(Beginning of PROVIDED RECORDS)

// CPU
module CPU(
    input logic clk,
    input logic rst,
    output logic [31:0] im_addr,
    input  logic [31:0] im_rdata,     
    output logic [31:0] dm_addr,
    output logic [31:0] dm_wdata,    
    output logic [3:0]  dm_web,       
    input  logic [31:0] dm_rdata      
);
Settings: LEC_CHECK=0, ABC_AREA=1, CAP_MARGIN=20, CORE_MARGIN=2, CORE_UTILIZATION=72, CTS_CLUSTER_DIAMETER=97, CTS_CLUSTER_SIZE=60, PLACE_DENSITY=0.35, SETUP_SLACK_MARGIN=0.21, SLEW_MARGIN=20; clock period 4.06 ns.
run.sh (not shown) runs the stock make flow with config.mk's settings and CLKGATE_MAP_FILE=.
The baseline ended with an error in global routing (5_1_grt).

(End of PROVIDED RECORDS)

TASK
Copy out each entry precisely. Leave nothing out.

EXERCISE SOLUTION
// CPU
module CPU(
    input logic clk,
    input logic rst,
    output logic [31:0] im_addr,
    input  logic [31:0] im_rdata,     
    output logic [31:0] dm_addr,
    output logic [31:0] dm_wdata,    
    output logic [3:0]  dm_web,       
    input  logic [31:0] dm_rdata      
);
Settings: LEC_CHECK=0, ABC_AREA=1, CAP_MARGIN=20, CORE_MARGIN=2, CORE_UTILIZATION=72, CTS_CLUSTER_DIAMETER=97, CTS_CLUSTER_SIZE=60, PLACE_DENSITY=0.35, SETUP_SLACK_MARGIN=0.21, SLEW_MARGIN=20; clock period 4.06 ns.
run.sh (not shown) runs the stock make flow with config.mk's settings and CLKGATE_MAP_FILE=.
The baseline ended with an error in global routing (5_1_grt).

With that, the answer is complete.